The Silence of Solitude and the redemption of Silences of Violence

Dear Sister, you wrote about silence being associated with some violence. I wondered if you could say more about that. Also, I am trying to understand what you mean by the redemption of silence and solitude and their transfiguration into the silence of solitude. Could you explain that for me? I understand they are different and also that they overlap some, but I am not seeing how a bigger silence redeems a smaller one (I know those are not your words exactly, but I think you know what I am referring to and I am unable to cut and paste from your blog).

Thanks for the questions. I need to find the post you are referring to. I remember the reference to silence as violence and don't think it was more than a few months old, but I am not sure which specific post I included that in. Still, until then, let me give your questions a shot.

Sometimes folks use silence and maybe isolation as well as a kind of weapon. That is a form of violence which can be both painful and damaging. For instance, there is a kind of shunning or exclusion that can work this way. We see this in certain religious sects and though the action is meant to serve rehabilitation it does not always work this way. We also see it, though, in society at large and even in families who punish by ostracizing and shunning. Jesus' culture had lepers and the otherwise "unclean"; India has its "untouchables," many countries and times have scapegoated Jews, etc. Dysfunctional families sometimes have the child on whom the anger and other tensions or dysfunctions within the group devolve. How ever and whenever silence is used in this way and some version of shunning happens the person caught in such a situation must find a way of redeeming things. They must find a context which embraces and includes their own situation and transforms and revalues it in the process.
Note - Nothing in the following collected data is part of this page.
File: src/rtl/gdeb_pkg.sv
package gdeb_pkg;

   typedef enum logic {
      GDEB_REG_ENABLE = 1'b0,
      GDEB_REG_WINDOW = 1'b1
   } gdeb_reg_e;

   // Number of real taps that take part in the vote for a requested window.
   function automatic int unsigned gdeb_taps(input int unsigned req,
                                             input int unsigned depth);
      int unsigned kmax;
      kmax = (depth % 2 == 1) ? depth : depth - 1;
      if (req == 0)            return 1;
      else if (req > depth)    return kmax;
      else if (req % 2 == 0)   return req - 1;   // balanced pair cancels
      else                     return req;
   endfunction

endpackage

File: src/rtl/gdeb_sync.sv
module gdeb_sync #(
   parameter int W      = 8,
   parameter int STAGES = 2
) (
   input  logic         clk,
   input  logic         rst_n,
   input  logic [W-1:0] d,
   output logic [W-1:0] q
);
   generate
      if (STAGES < 2) begin : g_bad
         $error("gdeb_sync: STAGES must be at least 2");
      end
   endgenerate

   logic [STAGES-1:0][W-1:0] chain_q;

   always_ff @(posedge clk or negedge rst_n) begin
      if (!rst_n) begin
         chain_q <= '0;
      end else begin
         chain_q[0] <= d;
         for (int s = 1; s < STAGES; s++) chain_q[s] <= chain_q[s-1];
      end
   end

   assign q = chain_q[STAGES-1];
endmodule

File: src/rtl/gdeb_tick.sv
module gdeb_tick #(
   parameter int DIV = 2_000_000
) (
   input  logic clk,
   input  logic rst_n,
   output logic tick
);
   localparam int CW = (DIV > 2) ? $clog2(DIV) : 1;

   generate
      if (DIV < 2) begin : g_bad
         $error("gdeb_tick: DIV must be at least 2");
      end
   endgenerate

   logic [CW-1:0] cnt_q;

   assign tick = (cnt_q == CW'(DIV - 1));

   always_ff @(posedge clk or negedge rst_n) begin
      if (!rst_n)    cnt_q <= '0;
      else if (tick) cnt_q <= '0;
      else           cnt_q <= cnt_q + 1'b1;
   end
endmodule

File: src/rtl/gdeb_line.sv
module gdeb_line #(
   parameter int DEPTH = 16,
   parameter int CNT_W = $clog2(DEPTH + 1)
) (
   input  logic             clk,
   input  logic             rst_n,
   input  logic             shift,
   input  logic             sample,
   input  logic [CNT_W-1:0] taps,
   output logic [DEPTH-1:0] hist,
   output logic             vote
);
   logic [DEPTH-1:0] hist_q;
   logic [CNT_W-1:0] ones;

   always_ff @(posedge clk or negedge rst_n) begin
      if (!rst_n)     hist_q <= '0;
      else if (shift) hist_q <= {hist_q[DEPTH-2:0], sample};
   end

   always_comb begin
      ones = '0;
      for (int i = 0; i < DEPTH; i++) begin
         if (CNT_W'(i) < taps) ones = ones + CNT_W'(hist_q[i]);
      end
   end

   assign vote = ({ones, 1'b0} > {1'b0, taps});
   assign hist = hist_q;
endmodule

File: src/rtl/gdeb_majority_debouncer.sv
module gdeb_majority_debouncer #(
   parameter int LINES   = 8,
   parameter int DEPTH   = 16,
   parameter int DIV     = 2_000_000,
   parameter int DATA_W  = 8,
   parameter int DEF_WIN = 5
) (
   input  logic              clk,
   input  logic              rst_n,
   input  logic [LINES-1:0]  pin_in,
   input  logic              wr_en,
   input  logic              wr_addr,
   input  logic [DATA_W-1:0] wr_data,
   output logic [LINES-1:0]  deb_out
);
   import gdeb_pkg::*;

   localparam int WIN_W = $clog2(DEPTH + 1);
   localparam int CNT_W = $clog2(DEPTH + 1);

   generate
      if (LINES < 1)       begin : g_bad_lines $error("LINES must be positive"); end
      if (DEPTH < 3)       begin : g_bad_depth $error("DEPTH must be at least 3"); end
      if (DATA_W < WIN_W)  begin : g_bad_data  $error("DATA_W too narrow for window"); end
   endgenerate

   logic [LINES-1:0]       sync_lvl;
   logic                   tick;
   logic                   en_q;
   logic [WIN_W-1:0]       win_q;
   logic [CNT_W-1:0]       taps;
   logic [LINES-1:0]       vote_vec;
   logic [LINES*DEPTH-1:0] hist_flat;
   logic                   shift;

   gdeb_sync #(.W(LINES), .STAGES(2)) u_sync (
      .clk(clk), .rst_n(rst_n), .d(pin_in), .q(sync_lvl));

   gdeb_tick #(.DIV(DIV)) u_tick (
      .clk(clk), .rst_n(rst_n), .tick(tick));

   always_ff @(posedge clk or negedge rst_n) begin
      if (!rst_n) begin
         en_q  <= 1'b0;
         win_q <= WIN_W'(DEF_WIN);
      end else if (wr_en) begin
         case (gdeb_reg_e'(wr_addr))
            GDEB_REG_ENABLE: en_q  <= wr_data[0];
            GDEB_REG_WINDOW: win_q <= wr_data[WIN_W-1:0];
            default: ;
         endcase
      end
   end

   assign taps  = CNT_W'(gdeb_taps(int'(win_q), DEPTH));
   assign shift = tick & en_q;

   for (genvar l = 0; l < LINES; l++) begin : g_line
      gdeb_line #(.DEPTH(DEPTH), .CNT_W(CNT_W)) u_line (
         .clk    (clk),
         .rst_n  (rst_n),
         .shift  (shift),
         .sample (sync_lvl[l]),
         .taps   (taps),
         .hist   (hist_flat[l*DEPTH +: DEPTH]),
         .vote   (vote_vec[l]));
   end

   always_ff @(posedge clk or negedge rst_n) begin
      if (!rst_n)    deb_out <= '0;
      else if (en_q) deb_out <= vote_vec;
      else           deb_out <= sync_lvl;
   end
endmodule

File: config.mk
export PLATFORM = sky130hd
export DESIGN_NAME = gdeb_majority_debouncer
export DESIGN_NICKNAME = d
export VERILOG_FILES = /design/src/rtl/gdeb_pkg.sv /design/src/rtl/gdeb_sync.sv /design/src/rtl/gdeb_tick.sv /design/src/rtl/gdeb_line.sv /design/src/rtl/gdeb_majority_debouncer.sv
export SDC_FILE = /design/constraint.sdc
export NUM_CORES = 1
export LEC_CHECK = 0
export BUFFER_PORTS_ARGS = -buffer_cell sky130_fd_sc_hd__buf_2
export CORE_MARGIN = 8
export CORE_UTILIZATION = 30
export CTS_BUF_LIST = sky130_fd_sc_hd__clkbuf_16
export DETAILED_ROUTE_END_ITERATION = 6
export HOLD_SLACK_MARGIN = 0.05
export SETUP_SLACK_MARGIN = 0.4
export SLEW_MARGIN = 20
export SYNTH_ARGS = -nofsm -noshare
export SYNTH_HDL_FRONTEND = slang
export SYNTH_SLANG_ARGS = --single-unit
File: constraint.sdc
create_clock -name clk -period 14.4 [get_ports clk]
set_input_delay 0.72 -clock clk [delete_from_list [all_inputs] [get_ports clk]]
set_output_delay 0.72 -clock clk [all_outputs]
set_load 0.005 [all_outputs]
[Word level (Yosys, flattened, before mapping)]
Index checks and enable logic that the tools add are counted.
Word-level totals
  bits in registers: 179
  input bits: 20
  output and inout bits: 8
  word-level logic and storage cells: 301
Operators by class
  $add $sub $neg: 122
  order comparisons: 25
  equality and inequality tests: 1
  mux-type cells: 133
  bitwise gates (word level): 2
  reductions and logical operators: 4
Operators with widths (number)
  $mux 5: 123
  $add 5x1->5: 112
  $gt 6x5->1: 8
  $lt 4x5->1 const A: 8
  $logic_not 32->1: 1
  $add 21x1->21 const B: 1
  $eq 21x21->1 const B: 1
  $mux 21: 1
  $lt 3x5->1 const A: 4
  $add 1x1->2: 8
  $lt 1x5->1 const A: 2
  $lt 2x5->1 const A: 2
  $mux 1: 8
  $mux 8: 1
  $gt 5x5->1 const B: 1
  $logic_not 5->1: 1
  $sub 5x1->5 const B: 1
  $reduce_and 2->1: 2
  $and 1x1->1: 1
  $not 1->1: 1

[Depth between registers and ports, before layout]
Gate-level depths: netlist of run 1.
  depth in word-level cells: 38
  depth in mapped cells: 64

[By module]
A second synthesis of run 1 with hierarchy kept.
Second synthesis, totals
  cell total of the unflattened synthesis: 3012
  area, all modules: 26035.0 sq um
By module, submodules not included
  gdeb_line: times used 8, cells an instance 355, area each 2985.4 sq um, sequential area each 400.4 sq um
  gdeb_tick: times used 1, cells an instance 94, area each 1011.0 sq um, sequential area each 525.5 sq um
  gdeb_majority_debouncer: times used 1, cells an instance 54, area each 680.7 sq um, sequential area each 352.8 sq um
  gdeb_sync: times used 1, cells an instance 24, area each 460.4 sq um, sequential area each 400.4 sq um

[Worst setup path after synthesis of run 1]
Ideal clock, no wire load.
  path kind: register to register
  start point: reg win_q[0]
  end point: reg deb_out[5]
  library setup time: 0.126 ns
  arrival: 10.676 ns
  required time: 14.274 ns
  slack: 3.598 ns
  stages on the path, launching flop included: 62
  period minus slack after synthesis: 10.802 ns
  cells stage by stage: dfstp_2 -> inv_1 -> ha_1 -> or4b_1 -> o21ai_2 -> a22oi_2 -> buf_4 -> buf_6 -> buf_2 -> buf_1 -> nand2_1 -> clkbuf_1 -> nand2_1 -> nand2_1 -> ha_1 -> nand2_1 -> nand2_1 -> ha_1 -> (+26 left out) -> ha_1 -> nand2_1 -> o21ai_0 -> ha_1 -> nand2_1 -> nand2_1 -> ha_1 -> nand2_1 -> nand2_1 -> ha_1 -> nor2_1 -> a31oi_1 -> ha_1 -> o2111ai_1 -> a21oi_1 -> a211oi_1 -> a21oi_1 -> o32a_1
Between the ends
  longest elaborated chain between the ends: 38
RTL lines
  from (decl): line gdeb_majority_debouncer.sv:30  | logic [WIN_W-1:0] win_q;
  from (signal assigned): line gdeb_majority_debouncer.sv:45  | win_q <= WIN_W'(DEF_WIN);
  from (signal assigned): line gdeb_majority_debouncer.sv:49  | GDEB_REG_WINDOW: win_q <= wr_data[WIN_W-1:0];
  $sub 5x1->5 or $logic_not 32->1 (tied branches): line gdeb_pkg.sv:15  | else if (req % 2 == 0) return req - 1;
  $mux 5: line gdeb_pkg.sv:15
  $mux 5: line gdeb_pkg.sv:14  | else if (req > depth) return kmax;
  $mux 5 *: line gdeb_pkg.sv:13  | if (req == 0) return 1;
  $lt 1x5->1: line gdeb_line.sv:24  | if (CNT_W'(i) < taps) ones = ones + CNT_W'(hist_q[i]);
  $mux 1: line gdeb_line.sv:24
  $add 1x1->2: line gdeb_line.sv:24
  $mux 5: line gdeb_line.sv:24
  (+22 left out)
  $add 5x1->5: line gdeb_line.sv:24
  $mux 5: line gdeb_line.sv:24
  $add 5x1->5: line gdeb_line.sv:24
  $mux 5: line gdeb_line.sv:24
  $add 5x1->5: line gdeb_line.sv:24
  $mux 5: line gdeb_line.sv:24
  $gt 6x5->1 *: line gdeb_line.sv:28  | assign vote = ({ones, 1'b0} > {1'b0, taps});
  $mux 8 *: line gdeb_majority_debouncer.sv:71  | else if (en_q) deb_out <= vote_vec;
  to (signal assigned): line gdeb_majority_debouncer.sv:71
  to (signal assigned): line gdeb_majority_debouncer.sv:72  | else deb_out <= sync_lvl;
  to (decl): line gdeb_majority_debouncer.sv:14  | output logic [LINES-1:0] deb_out
Every way passes the cells marked *; elsewhere a longest branch is shown, timed or not.
A chain may end at the register's enable or synchronous reset.

[Worst setup path in the final report of run 1]
  start point: reg win_q[0]
  end point: reg deb_out[1]
The elaborated chain is that of the path after synthesis.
The kind of silence that does that must be a loving and inclusive silence, the kind of silence we associate with good friends who sit companionably together in mutual support; it will be the kind of silence that is necessary when words would be weak, futile, and insufficient --- and thus, intrude, distort, and betray; it will be the kind of silence that occurs when one person's love has no words or another's pain has none because these realities are simply too deep and exist in silent relation to  the ineffable. We know that Jesus' suffering during the passion was the most intense and extensive any human being could have experienced. We know that Jesus' emptiness and abandonment were as deep as they could conceivably be and that his Abba suffered a rupture or separation in his own life as well at this time. Our own experiences of abandonment and emptiness are always mitigated by God's presence and often by the presence of others who love us nevertheless. We also know that Jesus' cry of abandonment was an inarticulate cry and that otherwise he was generally reduced to muteness. And yet he remained open and responsive to his Abba; when sin and godless death swallowed him up in ultimate emptiness and final muteness, God, the very abyss of the "silence of solitude" embraced all of that and took it into his very self. This silent love transformed it all entirely and brought life and meaning out of death and absurdity.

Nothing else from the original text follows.